Imagine you have a tuple of a handful of items; for the sake of example, we'll say this tuple stores three elements: first name, last name, and favorite programming language.

The tuple might look like this:

In [10]:
t = ("shannon", "quinn", "python")

Now I want to pull the elements out of the tuple and work with them independently, one at a time. You already know how to do this:

In [11]:
first_name = t[0]
last_name = t[1]
language = t[2]

print(language)
python

...but using three lines of code, one per variable, to extract all the elements from the tuple into their own variables, is kind of clunky.

Luckily, there's a method called "variable unpacking" that allows us to compress those three lines down to one:

In [12]:
fname, lname, language = t  # THREE variables undergoing assignment!
print(fname)
shannon

This does exactly the same thing as before. By presenting three variables on the left hand side, we're telling Python to pull out elements of the tuple at positions 0, 1, and 2.

(variable unpacking is always assumed to start at position 0 of the structure on the right hand side)

We'll see more examples of this in practice using the looping tools later in the lecture.

zip()

zip() is a small method that packs a big punch. It "zips" multiple lists together into something of one big mega-list for the sole purpose of being able to iterate through them all simultaneously.

Directly as a result, variable unpacking can play a huge role in using this function! So if you didn't quite follow variable unpacking, please ask!

Here's an example: first names, last names, and favorite programming languages.

In [13]:
# Three lists, each with four elements.

# First element of "first_names" corresponds to
# the first element of "last_names" and the first
# element of "fave_langs".

first_names = ['Shannon', 'N.K.', 'Natasha', 'Benjamin']
last_names = ['Quinn', 'Jemisin', 'Romanov', 'Button']
fave_langs = ['Python', 'Java', 'Assembly', 'Go']

I want to loop through these three lists simultaneously, so I can print out the person's first name, last name, and their favorite language on the same line. Since I know they're the same length, I can zip them together and, combined with a neat use of variable unpacking, do all of this in two lines:

In [14]:
zipped_lists = zip(first_names, last_names, fave_langs)
for fname, lname, lang in zipped_lists:
    print(fname, lname, lang)
Shannon Quinn Python
N.K. Jemisin Java
Natasha Romanov Assembly
Benjamin Button Go
In [15]:
zipped_lists = zip(first_names, last_names, fave_langs)
for fname, lname, lang in zipped_lists:
    print(fname, lname, lang)
Shannon Quinn Python
N.K. Jemisin Java
Natasha Romanov Assembly
Benjamin Button Go

There's a lot happening here, so take it in chunks:

  • zip(first_names, last_names, fave_langs): This zips together the three lists, so that the elements at position 0 all line up, then the elements at position 1, then position 2, and so on.
  • Each iteration of the loop handles one of those zipped positions.
  • Since we know one of those zipped positions contains one element from each of the three lists (and therefore three total elements), we can use variable unpacking to extract each one of the individual elements into individual variables.
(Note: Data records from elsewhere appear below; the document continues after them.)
File: src/hw/sbldc_supervisor.sv
// Summary of operation
// - Timer captured per commutation; speed over revolution
// - PI on speed error gives voltage command
// - Duty from voltage command over bus voltage
// - Chop first 60 degrees, complementary option
// - Three system states, moved only by events
// - Run sequence advances only while driving
// - Operator raises stop/run/reset; device raises error
// - Back-EMF position estimate every 60 degrees
// - Open-loop stepping pulls rotor to speed
// - Alignment phase at fixed boot voltage starts the run
// - Overcurrent trip puts pins high impedance
// - Bus above 28 V each 1 ms stops
// - Bus below 15 V each 1 ms stops
// - Speed above 3500 rpm each 1 ms stops
// - No zero-cross commutation in 50 ms stops
// - Invalid virtual Hall pattern stops
// - Protection trip disables all six gates
`timescale 1ns/100ps
`default_nettype none
module sbldc_supervisor #(
	parameter int PWM_PERIOD = sbldc_pkg::PWM_CYC,
	// Clocks per timer tick; a short value compresses every ms interval
	parameter int TICK_CYC = sbldc_pkg::TICK_DIV
) (
	input wire logic mclk_i,
	input wire logic sys_rst_i,
	input wire logic [7:0] s_axi_awaddr_i,
	input wire logic s_axi_awvalid_i,
	output logic s_axi_awready_o,
	input wire logic [31:0] s_axi_wdata_i,
	input wire logic [3:0] s_axi_wstrb_i,
	input wire logic s_axi_wvalid_i,
	output logic s_axi_wready_o,
	output logic [1:0] s_axi_bresp_o,
	output logic s_axi_bvalid_o,
	input wire logic s_axi_bready_i,
	input wire logic [7:0] s_axi_araddr_i,
	input wire logic s_axi_arvalid_i,
	output logic s_axi_arready_o,
	output logic [31:0] s_axi_rdata_o,
	output logic [1:0] s_axi_rresp_o,
	output logic s_axi_rvalid_o,
	input wire logic s_axi_rready_i,
	input wire logic [9:0] vbus_code_i,
	input wire logic [2:0] virtual_hall_i,
	input wire logic overcurrent_trip_input_i,
	output logic [5:0] gate_o,
	output logic [5:0] gate_oe_o
);
	import sbldc_pkg::*;

	if (PWM_PERIOD < 2 || PWM_PERIOD > 65535) begin : g_chk
		$error("PWM_PERIOD must lie in 2..65535");
	end
	// Tick divider is eight bits wide
	if (TICK_CYC < 1 || TICK_CYC > 256) begin : g_tchk
		$error("TICK_CYC must lie in 1..256");
	end

	// Expected Hall pattern once the floating phase crosses
	function automatic logic [2:0] hall_exp(input logic [2:0] s);
		case (s)
			3'd0: hall_exp = 3'b101;
			3'd1: hall_exp = 3'b100;
			3'd2: hall_exp = 3'b110;
			3'd3: hall_exp = 3'b010;
			3'd4: hall_exp = 3'b011;
			default: hall_exp = 3'b001;
		endcase
	endfunction

	// High-side and low-side phase of each step
	function automatic logic [3:0] legs(input logic [2:0] s);
		case (s)
			3'd0: legs = {2'd0, 2'd1};
			3'd1: legs = {2'd0, 2'd2};
			3'd2: legs = {2'd1, 2'd2};
			3'd3: legs = {2'd1, 2'd0};
			3'd4: legs = {2'd2, 2'd0};
			default: legs = {2'd2, 2'd1};
		endcase
	endfunction

	// Byte-lane merge for the 16-bit registers
	function automatic logic [15:0] merge16(input logic [15:0] o, input logic [31:0] d,
			input logic [3:0] st);
		merge16 = {st[1] ? d[15:8] : o[15:8], st[0] ? d[7:0] : o[7:0]};
	endfunction

	logic [7:0] tdiv; // Clock to 1 MHz divider
	logic tick; // 1 us enable
	logic [9:0] mdiv; // Tick to 1 ms divider
	logic ms_tick; // 1 ms enable
	logic [23:0] tmr; // Free-running timer
	logic oc_s1, oc_s2, oc_s3; // Overcurrent synchroniser
	logic [2:0] hall_s1, hall_s2; // Hall synchroniser
	logic aw_hold, w_hold; // Captured write halves
	logic [7:0] aw_addr;
	logic [31:0] w_data;
	logic [3:0] w_strb;
	logic ev_run, ev_stop, ev_reset; // Operator events
	logic compl_mode; // Complementary chopping
	logic [15:0] spd_cmd, kp, ki;
	sbldc_sys_t sys_st;
	sbldc_run_t run_st;
	logic [N_ERR-1:0] trip, err_flags;
	logic hiz; // Pins released after overcurrent
	logic [2:0] step; // Conduction pattern 0..5
	logic [11:0] bcnt; // Boot phase ms counter
	logic [4:0] ol_n; // Open-loop steps taken
	logic zc_armed, dly_run, com_zc;
	logic [23:0] dly, last_com, step_per;
	logic [5:0] zc_ms; // Ms since last zero-cross switch
	logic [23:0] cap [6]; // Captures of one revolution
	logic [2:0] cptr, ncap;
	logic [23:0] rev_per;
	logic rev_ok;
	sbldc_seq_t seq;
	logic div_go;
	logic [31:0] div_num, div_den, quo;
	logic [31:0] rem;
	logic [5:0] div_cnt;
	logic [32:0] trial;
	logic [15:0] speed, vcmd, duty;
	logic signed [39:0] integ, next_integ, perr, pterm;
	logic signed [39:0] vsum;
	logic [15:0] next_vcmd;
	logic [15:0] pcnt;
	logic [5:0] next_gate;
	logic pwm_on;
	logic [31:0] rd_mux;

	// Rate dividers and free-running timer
	always_ff @(posedge mclk_i) begin
		if (sys_rst_i) begin
			tdiv <= '0;
			tick <= 1'b0;
			mdiv <= '0;
			ms_tick <= 1'b0;
			tmr <= '0;
		end else begin
			tick <= (tdiv == 8'(TICK_CYC - 1));
			tdiv <= (tdiv == 8'(TICK_CYC - 1)) ? '0 : tdiv + 8'h01;
			ms_tick <= tick && (mdiv == 10'(MS_TICKS - 1));
			if (tick) begin
				mdiv <= (mdiv == 10'(MS_TICKS - 1)) ? '0 : mdiv + 10'h001;
				tmr <= tmr + 24'h000001;
			end
		end
	end

	// Pin synchronisers; first stage feeds only the second
	always_ff @(posedge mclk_i) begin
		if (sys_rst_i) begin
			{oc_s1, oc_s2, oc_s3} <= 3'b111;
			hall_s1 <= 3'b001;
			hall_s2 <= 3'b001;
		end else begin
			oc_s1 <= overcurrent_trip_input_i;
			oc_s2 <= oc_s1;
			oc_s3 <= oc_s2;
			hall_s1 <= virtual_hall_i;
			hall_s2 <= hall_s1;
		end
	end

	// Protection checks; voltage and speed only on the 1 ms tick
	always_comb begin
		trip = '0;
		trip[E_OC] = oc_s3 && !oc_s2;
		if (sys_st == SBLDC_DRIVING && ms_tick) begin
			trip[E_OV] = (vbus_code_i > OV_CODE);
			trip[E_UV] = (vbus_code_i < UV_CODE);
		end
		if (sys_st == SBLDC_DRIVING && run_st == SBLDC_SENSORLESS) begin
			trip[E_SPD] = ms_tick && rev_ok && (speed > 16'(SPD_LIM_RPM));
			trip[E_ZC] = (zc_ms >= 6'(ZC_TO_MS));
			trip[E_HALL] = (hall_s2 == 3'b000) || (hall_s2 == 3'b111);
		end
	end

	// System state machine, moved by events only
	always_ff @(posedge mclk_i) begin
		if (sys_rst_i) begin
			sys_st <= SBLDC_STOPPED;
		end else begin
			unique case (sys_st)
				SBLDC_STOPPED: begin
					if (|trip) sys_st <= SBLDC_ERROR;
					else if (ev_run) sys_st <= SBLDC_DRIVING;
				end
				SBLDC_DRIVING: begin
					if (|trip) sys_st <= SBLDC_ERROR;
					else if (ev_stop) sys_st <= SBLDC_STOPPED;
				end
				SBLDC_ERROR: begin
					// Reset ignored while a trip is still present
					if (ev_reset && !(|trip)) sys_st <= SBLDC_STOPPED;
				end
			endcase
		end
	end

	// Sticky error flags and pin release; a new trip beats the clear
	always_ff @(posedge mclk_i) begin
		if (sys_rst_i) begin
			err_flags <= '0;
			hiz <= 1'b0;
		end else begin
			err_flags <= (ev_reset ? '0 : err_flags) | trip;
			if (trip[E_OC]) hiz <= 1'b1;
			else if (ev_reset) hiz <= 1'b0;
		end
	end

	// Run sequence and commutation
	always_ff @(posedge mclk_i) begin
		if (sys_rst_i || sys_st != SBLDC_DRIVING) begin
			run_st <= SBLDC_ALIGN;
			step <= '0;
			bcnt <= '0;
			ol_n <= '0;
			zc_armed <= 1'b0;
			dly_run <= 1'b0;
			dly <= '0;
			com_zc <= 1'b0;
			last_com <= '0;
			step_per <= '0;
			zc_ms <= '0;
		end else begin
			com_zc <= 1'b0;
			unique case (run_st)
				SBLDC_ALIGN: begin
					// Hold step 0 at low voltage to park the rotor
					if (ms_tick) bcnt <= bcnt + 12'h001;
					if (bcnt == 12'(ALIGN_MS)) begin
						run_st <= SBLDC_OPEN;
						bcnt <= '0;
						last_com <= tmr;
					end
				end
				SBLDC_OPEN: begin
					// Forced steps regardless of rotor position
					if (ms_tick) bcnt <= bcnt + 12'h001;
					if (bcnt == 12'(OL_STEP_MS)) begin
						bcnt <= '0;
						step <= (step == 3'd5) ? 3'd0 : step + 3'd1;
						step_per <= tmr - last_com;
						last_com <= tmr;
						ol_n <= ol_n + 5'h01;
						if (ol_n == 5'(OL_STEPS - 1)) begin
							run_st <= SBLDC_SENSORLESS;
							zc_armed <= 1'b1;
						end
					end
				end
				SBLDC_SENSORLESS: begin
					if (ms_tick) zc_ms <= zc_ms + 6'h01;
					if (zc_armed && hall_s2 == hall_exp(step)) begin
						// Zero-cross seen; switch 30 degrees later
						zc_armed <= 1'b0;
						dly_run <= 1'b1;
						dly <= {1'b0, step_per[23:1]};
					end else if (dly_run && tick) begin
						if (dly == '0) begin
							dly_run <= 1'b0;
							zc_armed <= 1'b1;
							step <= (step == 3'd5) ? 3'd0 : step + 3'd1;
							step_per <= tmr - last_com;
							last_com <= tmr;
							com_zc <= 1'b1;
							zc_ms <= '0;
						end else begin
							dly <= dly - 24'h000001;
						end
					end
				end
				default: run_st <= SBLDC_ALIGN;
			endcase
		end
	end

	// Capture ring: period of one electrical revolution
	always_ff @(posedge mclk_i) begin
		if (sys_rst_i || run_st != SBLDC_SENSORLESS) begin
			cptr <= '0;
			ncap <= '0;
			rev_per <= '0;
			rev_ok <= 1'b0;
			for (int i = 0; i < 6; i++) cap[i] <= '0;
		end else if (com_zc) begin
			rev_per <= tmr - cap[cptr];
			rev_ok <= (ncap == 3'd6);
			cap[cptr] <= tmr;
			cptr <= (cptr == 3'd5) ? 3'd0 : cptr + 3'd1;
			if (ncap != 3'd6) ncap <= ncap + 3'd1;
		end
	end

	// Shared restoring divider, 32 cycles per quotient
	assign trial = {rem, quo[31]} - {1'b0, div_den};
	always_ff @(posedge mclk_i) begin
		if (sys_rst_i) begin
			rem <= '0;
			quo <= '0;
			div_cnt <= '0;
		end else if (div_go) begin
			rem <= '0;
			quo <= div_num;
			div_cnt <= 6'd32;
		end else if (div_cnt != '0) begin
			rem <= trial[32] ? {rem[30:0], quo[31]} : trial[31:0];
			quo <= {quo[30:0], !trial[32]};
			div_cnt <= div_cnt - 6'd1;
		end
	end

	// PI arithmetic in Q8
	always_comb begin
		perr = 40'(signed'({1'b0, spd_cmd})) - 40'(signed'({1'b0, speed}));
		pterm = perr * 40'(signed'({1'b0, kp}));
		next_integ = integ + perr * 40'(signed'({1'b0, ki}));
		if (next_integ < 0) next_integ = '0;
		if (next_integ > 40'(VCMD_MAX * 256)) next_integ = 40'(VCMD_MAX * 256);
		vsum = (pterm >>> 8) + (next_integ >>> 8);
		if (vsum < 0) next_vcmd = '0;
		else if (vsum > 40'(VCMD_MAX)) next_vcmd = 16'(VCMD_MAX);
		else next_vcmd = vsum[15:0];
	end

	// Control sequence on each 1 ms tick
	always_ff @(posedge mclk_i) begin
		if (sys_rst_i || sys_st != SBLDC_DRIVING) begin
			seq <= SBLDC_C_IDLE;
			div_go <= 1'b0;
			div_num <= '0;
			div_den <= 32'h00000001;
			speed <= '0;
			vcmd <= '0;
			duty <= '0;
			integ <= 40'(BOOT_VCMD * 256); // Bumpless hand-over
		end else begin
			div_go <= 1'b0;
			unique case (seq)
				SBLDC_C_IDLE: begin
					if (ms_tick && run_st == SBLDC_SENSORLESS && rev_ok) begin
						div_num <= 32'(RPM_NUM);
						div_den <= {8'h00, rev_per};
						div_go <= 1'b1;
						seq <= SBLDC_C_SPD;
					end else if (ms_tick) begin
						seq <= SBLDC_C_PI;
					end
				end
				SBLDC_C_SPD: begin
					if (!div_go && div_cnt == '0) begin
						speed <= (quo > 32'h0000ffff) ? 16'hffff : quo[15:0];
						seq <= SBLDC_C_PI;
					end
				end
				SBLDC_C_PI: begin
					if (run_st == SBLDC_SENSORLESS && rev_ok) begin
						integ <= next_integ;
						vcmd <= next_vcmd;
						div_num <= 32'(next_vcmd) * 32'(PWM_PERIOD);
					end else begin
						vcmd <= 16'(BOOT_VCMD);
						div_num <= 32'(BOOT_VCMD) * 32'(PWM_PERIOD);
					end
					div_den <= {22'h0, vbus_code_i};
					div_go <= 1'b1;
					seq <= SBLDC_C_DUTY;
				end
				SBLDC_C_DUTY: begin
					if (!div_go && div_cnt == '0) begin
						// Never past the period
						duty <= (quo > 32'(PWM_PERIOD)) ? 16'(PWM_PERIOD) : quo[15:0];
						seq <= SBLDC_C_IDLE;
					end
				end
			endcase
		end
	end

	// PWM carrier
	always_ff @(posedge mclk_i) begin
		if (sys_rst_i) pcnt <= '0;
		else pcnt <= (pcnt == 16'(PWM_PERIOD - 1)) ? '0 : pcnt + 16'h0001;
	end
	assign pwm_on = (pcnt < duty);

	// Gate pattern: even steps chop high side, odd steps low side
	always_comb begin
		logic [3:0] lg;
		logic [1:0] hp, lp;
		lg = legs(step);
		hp = lg[3:2];
		lp = lg[1:0];
		next_gate = '0;
		if (!step[0]) begin
			next_gate[{hp, 1'b0}] = pwm_on;
			next_gate[{lp, 1'b1}] = 1'b1;
			if (compl_mode) next_gate[{hp, 1'b1}] = !pwm_on;
		end else begin
			next_gate[{hp, 1'b0}] = 1'b1;
			next_gate[{lp, 1'b1}] = pwm_on;
			if (compl_mode) next_gate[{lp, 1'b0}] = !pwm_on;
		end
	end

	// Output stage; off outside driving, released on overcurrent
	always_ff @(posedge mclk_i) begin
		if (sys_rst_i) begin
			gate_o <= '0;
			gate_oe_o <= '1;
		end else begin
			gate_oe_o <= (hiz || trip[E_OC]) ? '0 : '1;
			if (hiz || trip[E_OC] || |trip || sys_st != SBLDC_DRIVING) gate_o <= '0;
			else gate_o <= next_gate;
		end
	end

	// Register read mux
	always_comb begin
		rd_mux = '0;
		case (s_axi_araddr_i)
			REG_CTRL: rd_mux[CTRL_COMPL_BIT] = compl_mode;
			REG_SPDCMD: rd_mux[15:0] = spd_cmd;
			REG_KP: rd_mux[15:0] = kp;
			REG_KI: rd_mux[15:0] = ki;
			REG_STATUS: begin
				rd_mux[ST_SYS_LSB +: 2] = sys_st;
				rd_mux[ST_RUN_LSB +: 2] = run_st;
				rd_mux[ST_HIZ_BIT] = hiz;
				rd_mux[ST_ERR_LSB +: N_ERR] = err_flags;
			end
			REG_SPEED: rd_mux[15:0] = speed;
			REG_VCMD: rd_mux[15:0] = vcmd;
			REG_DUTY: rd_mux[15:0] = duty;
			default: rd_mux = '0;
		endcase
	end

	// AXI4-Lite write channel and writable registers
	always_ff @(posedge mclk_i) begin
		if (sys_rst_i) begin
			s_axi_awready_o <= 1'b1;
			s_axi_wready_o <= 1'b1;
			s_axi_bvalid_o <= 1'b0;
			s_axi_bresp_o <= RESP_OKAY;
			{aw_hold, w_hold} <= 2'b00;
			aw_addr <= '0;
			w_data <= '0;
			w_strb <= '0;
			{ev_run, ev_stop, ev_reset} <= 3'b000;
			compl_mode <= COMPL_RST;
			spd_cmd <= SPDCMD_RST;
			kp <= KP_RST;
			ki <= KI_RST;
		end else begin
			{ev_run, ev_stop, ev_reset} <= 3'b000;
			if (s_axi_awvalid_i && s_axi_awready_o) begin
				aw_addr <= s_axi_awaddr_i;
				aw_hold <= 1'b1;
				s_axi_awready_o <= 1'b0;
			end
			if (s_axi_wvalid_i && s_axi_wready_o) begin
				w_data <= s_axi_wdata_i;
				w_strb <= s_axi_wstrb_i;
				w_hold <= 1'b1;
				s_axi_wready_o <= 1'b0;
			end
			if (aw_hold && w_hold && !s_axi_bvalid_o) begin
				{aw_hold, w_hold} <= 2'b00;
				s_axi_bvalid_o <= 1'b1;
				s_axi_bresp_o <= RESP_OKAY;
				case (aw_addr)
					REG_CTRL: begin
						if (w_strb[0]) begin
							ev_run <= w_data[CTRL_RUN_BIT];
							ev_stop <= w_data[CTRL_STOP_BIT];
							ev_reset <= w_data[CTRL_RESET_BIT];
							compl_mode <= w_data[CTRL_COMPL_BIT];
						end
					end
					REG_SPDCMD: spd_cmd <= merge16(spd_cmd, w_data, w_strb);
					REG_KP: kp <= merge16(kp, w_data, w_strb);
					REG_KI: ki <= merge16(ki, w_data, w_strb);
					default: s_axi_bresp_o <= RESP_SLVERR;
				endcase
			end
			if (s_axi_bvalid_o && s_axi_bready_i) begin
				s_axi_bvalid_o <= 1'b0;
				s_axi_awready_o <= 1'b1;
				s_axi_wready_o <= 1'b1;
			end
		end
	end

	// AXI4-Lite read channel
	always_ff @(posedge mclk_i) begin
		if (sys_rst_i) begin
			s_axi_arready_o <= 1'b1;
			s_axi_rvalid_o <= 1'b0;
			s_axi_rdata_o <= '0;
			s_axi_rresp_o <= RESP_OKAY;
		end else if (s_axi_arvalid_i && s_axi_arready_o) begin
			s_axi_arready_o <= 1'b0;
			s_axi_rvalid_o <= 1'b1;
			s_axi_rdata_o <= rd_mux;
			s_axi_rresp_o <= (s_axi_araddr_i[1:0] == 2'b00 && s_axi_araddr_i <= REG_DUTY) ?
				RESP_OKAY : RESP_SLVERR;
		end else if (s_axi_rvalid_o && s_axi_rready_i) begin
			s_axi_rvalid_o <= 1'b0;
			s_axi_arready_o <= 1'b1;
		end
	end
endmodule
`default_nettype wire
This is tricky! It's totally ok if you don't fully absorb it just yet. Open up a blank notebook on JupyterHub or fire up this lecture in Binder and experiment with these examples!

enumerate()

Of course, there are always those situations where it's really, really nice to have an index variable in the loop. Let's take a look at that previous example:

In [16]:
zipped_lists = zip(first_names, last_names, fave_langs)
for fname, lname, lang in zipped_lists:
    print(fname, lname, lang)
Shannon Quinn Python
N.K. Jemisin Java
Natasha Romanov Assembly
Benjamin Button Go

This is great if all I want to do is loop through the lists simultaneously. But what if the ordering of the elements matters? For example, I want to prefix each sentence with the line number. How can I track what index I'm on in a loop if I don't use range()?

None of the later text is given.